Gave my first presentation at the American Academy of Religion since 2016. I attended the past two virtually, but it's been years since anything I could imagine presenting on fit the topics in the year's Call for Papers. Even this year was a long shot, for the "Human Enhancement and Transhumanism" unit, who nibbled when I proposed a talk on "Human Enhancement in the Service of 'Making Kin': Donna Haraway's 'Camille Stories' and Posthuman Religious Futures." I thought it was probably because they didn't get many other proposals but it turns out Haraway is an interest of several of them. They even hosted her at the AAR held in San Francisco in 2011! The panel went well, but discussion defaulted to the group's usual concern - humans doing variously human things in service of variously strange human-transcending ideals. The older Haraway of cyborgs was right up their alley, but the new Haraway's suggestion that humans might dissolve the human in service of a broader kinship with animals didn't tempt.
For me it was a fun chance to think about "The Camille Stories," which have figured prominently in all my classes on the anthropocene, whether in connection with religion or humanities, but this time with an audience I knew would "get" religion. But this setting also helped me be more critical of the stories, which seem to me now to be shaped in quite religious - specifically Christian - ways. I'd articulated misgivings about the strange way in which humans in the stories helped themselves to the genes of other species for the syms (who are then fated to lead a life of shamanic service), even as the other species remain untouched. A strangely conservative reticence, coming from a champion of hybridity, but it becomes more troubling still when we learn that many of these species then, despite the best efforts of the syms and the movements they lead, go extinct. The only vestiges of these lost species are the syms themselves! It points toward a future in which nobody is human - but nobody is not human either, a strange return to the anthropocentrism it was trying to escape! And meanwhile, isn't this all disturbingly like a world in which settlers preserve the cultures of indigenous peoples they have driven to extinction?

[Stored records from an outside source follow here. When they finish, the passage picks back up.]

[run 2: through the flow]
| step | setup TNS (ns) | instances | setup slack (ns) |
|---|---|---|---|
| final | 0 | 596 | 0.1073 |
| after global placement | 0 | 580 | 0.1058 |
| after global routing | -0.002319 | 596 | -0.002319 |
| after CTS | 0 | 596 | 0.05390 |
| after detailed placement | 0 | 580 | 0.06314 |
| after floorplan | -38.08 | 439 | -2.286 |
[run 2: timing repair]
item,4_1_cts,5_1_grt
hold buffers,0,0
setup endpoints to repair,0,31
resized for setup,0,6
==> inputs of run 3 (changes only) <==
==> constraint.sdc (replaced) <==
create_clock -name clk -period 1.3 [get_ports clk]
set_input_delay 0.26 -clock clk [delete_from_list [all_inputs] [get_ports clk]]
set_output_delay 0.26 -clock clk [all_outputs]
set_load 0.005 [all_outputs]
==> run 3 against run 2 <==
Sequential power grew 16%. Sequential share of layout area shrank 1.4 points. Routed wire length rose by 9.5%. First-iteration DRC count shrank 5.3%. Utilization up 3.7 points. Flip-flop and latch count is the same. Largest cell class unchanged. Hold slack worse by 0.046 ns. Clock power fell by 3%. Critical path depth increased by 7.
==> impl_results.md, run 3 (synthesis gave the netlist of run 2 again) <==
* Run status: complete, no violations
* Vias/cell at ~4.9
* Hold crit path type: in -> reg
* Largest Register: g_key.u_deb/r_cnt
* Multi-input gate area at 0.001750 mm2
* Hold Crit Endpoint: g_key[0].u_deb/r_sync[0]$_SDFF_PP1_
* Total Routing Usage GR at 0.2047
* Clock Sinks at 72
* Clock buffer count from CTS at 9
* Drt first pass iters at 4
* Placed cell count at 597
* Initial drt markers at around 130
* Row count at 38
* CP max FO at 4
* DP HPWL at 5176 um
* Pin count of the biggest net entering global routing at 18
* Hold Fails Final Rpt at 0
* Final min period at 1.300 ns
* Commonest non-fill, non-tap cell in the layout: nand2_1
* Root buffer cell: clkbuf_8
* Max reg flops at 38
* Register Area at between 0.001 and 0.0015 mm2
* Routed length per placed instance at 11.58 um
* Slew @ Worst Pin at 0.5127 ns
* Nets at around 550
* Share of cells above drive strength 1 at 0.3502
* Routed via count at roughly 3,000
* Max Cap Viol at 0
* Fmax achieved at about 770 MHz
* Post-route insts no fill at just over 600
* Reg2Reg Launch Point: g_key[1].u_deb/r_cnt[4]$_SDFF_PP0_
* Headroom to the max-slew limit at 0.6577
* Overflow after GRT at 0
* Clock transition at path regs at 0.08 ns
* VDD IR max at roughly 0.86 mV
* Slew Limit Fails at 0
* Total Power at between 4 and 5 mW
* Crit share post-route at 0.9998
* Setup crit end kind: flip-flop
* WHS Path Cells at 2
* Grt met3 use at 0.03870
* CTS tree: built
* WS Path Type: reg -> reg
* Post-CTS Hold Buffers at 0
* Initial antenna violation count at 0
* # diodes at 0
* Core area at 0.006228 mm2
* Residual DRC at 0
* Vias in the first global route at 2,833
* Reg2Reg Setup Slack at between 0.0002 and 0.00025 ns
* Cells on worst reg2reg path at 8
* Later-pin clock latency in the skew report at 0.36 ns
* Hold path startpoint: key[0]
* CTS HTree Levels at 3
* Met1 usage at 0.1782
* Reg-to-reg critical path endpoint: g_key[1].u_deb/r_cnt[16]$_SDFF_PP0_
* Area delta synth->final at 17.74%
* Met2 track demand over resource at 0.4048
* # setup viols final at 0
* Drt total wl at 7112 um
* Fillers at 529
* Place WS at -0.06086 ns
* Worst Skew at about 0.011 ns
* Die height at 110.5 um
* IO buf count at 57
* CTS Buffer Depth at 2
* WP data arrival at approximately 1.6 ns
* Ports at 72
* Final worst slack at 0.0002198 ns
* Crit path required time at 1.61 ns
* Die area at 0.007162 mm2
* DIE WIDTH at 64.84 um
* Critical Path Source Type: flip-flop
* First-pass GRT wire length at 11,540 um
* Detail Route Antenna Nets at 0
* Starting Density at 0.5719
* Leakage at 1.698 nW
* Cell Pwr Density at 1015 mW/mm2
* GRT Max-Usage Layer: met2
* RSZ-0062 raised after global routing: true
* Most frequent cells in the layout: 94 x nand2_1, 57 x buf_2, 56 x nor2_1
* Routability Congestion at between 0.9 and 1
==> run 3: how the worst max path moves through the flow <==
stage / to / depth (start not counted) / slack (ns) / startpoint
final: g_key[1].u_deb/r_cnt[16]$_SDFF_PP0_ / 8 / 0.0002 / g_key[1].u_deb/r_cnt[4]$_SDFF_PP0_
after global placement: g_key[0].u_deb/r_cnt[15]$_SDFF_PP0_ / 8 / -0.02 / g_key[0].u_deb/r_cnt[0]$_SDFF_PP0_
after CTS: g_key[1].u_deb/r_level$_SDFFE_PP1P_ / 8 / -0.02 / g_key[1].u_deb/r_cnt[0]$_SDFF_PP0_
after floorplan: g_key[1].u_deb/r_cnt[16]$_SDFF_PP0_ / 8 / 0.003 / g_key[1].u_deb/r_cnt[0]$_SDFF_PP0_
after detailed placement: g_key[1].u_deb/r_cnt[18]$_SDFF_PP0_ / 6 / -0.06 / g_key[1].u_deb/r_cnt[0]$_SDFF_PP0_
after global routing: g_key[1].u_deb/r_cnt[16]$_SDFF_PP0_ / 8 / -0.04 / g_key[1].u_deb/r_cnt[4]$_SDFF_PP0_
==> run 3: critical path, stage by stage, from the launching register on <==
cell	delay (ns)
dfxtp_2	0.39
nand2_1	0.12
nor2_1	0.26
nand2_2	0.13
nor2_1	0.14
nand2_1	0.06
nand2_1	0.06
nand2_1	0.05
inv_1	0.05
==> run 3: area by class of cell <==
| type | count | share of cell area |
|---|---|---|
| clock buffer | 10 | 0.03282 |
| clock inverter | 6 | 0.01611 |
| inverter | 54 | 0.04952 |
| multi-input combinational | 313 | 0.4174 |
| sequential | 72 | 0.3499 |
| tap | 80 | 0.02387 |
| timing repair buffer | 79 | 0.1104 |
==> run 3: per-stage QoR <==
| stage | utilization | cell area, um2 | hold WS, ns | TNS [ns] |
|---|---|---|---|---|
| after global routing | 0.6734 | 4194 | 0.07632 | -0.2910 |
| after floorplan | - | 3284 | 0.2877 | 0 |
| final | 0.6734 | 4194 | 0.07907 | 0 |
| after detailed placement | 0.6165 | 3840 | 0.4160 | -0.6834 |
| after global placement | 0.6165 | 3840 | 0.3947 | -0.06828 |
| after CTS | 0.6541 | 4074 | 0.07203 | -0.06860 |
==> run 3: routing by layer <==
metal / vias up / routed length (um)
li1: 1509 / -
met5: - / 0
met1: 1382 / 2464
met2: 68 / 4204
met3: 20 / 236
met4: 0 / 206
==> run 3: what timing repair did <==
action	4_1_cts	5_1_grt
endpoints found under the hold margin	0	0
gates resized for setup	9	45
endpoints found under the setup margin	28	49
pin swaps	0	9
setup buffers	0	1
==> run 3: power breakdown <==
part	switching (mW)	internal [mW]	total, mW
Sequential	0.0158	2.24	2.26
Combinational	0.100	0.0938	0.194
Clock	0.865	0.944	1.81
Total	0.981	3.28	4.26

The discussion helped me see that the Camilles, and indeed all the "syms," are sacrificial offerings to atone for human sins against other species. Nobody chooses to be one, so the syms' experience is more like that of Jesus (in his human form). But there is also a kind of divination going on: the non-human species are given a kind of immortality - surviving their own extinction - through absorption into the syms. All more than a little white savior complex, huh...
The "Human Enhancement and Transhumanism" crew were unfazed by this, being accustomed to encountering these kinds of religious resonances and reenactments in transhumanist projects all the time - and even perhap embracing them.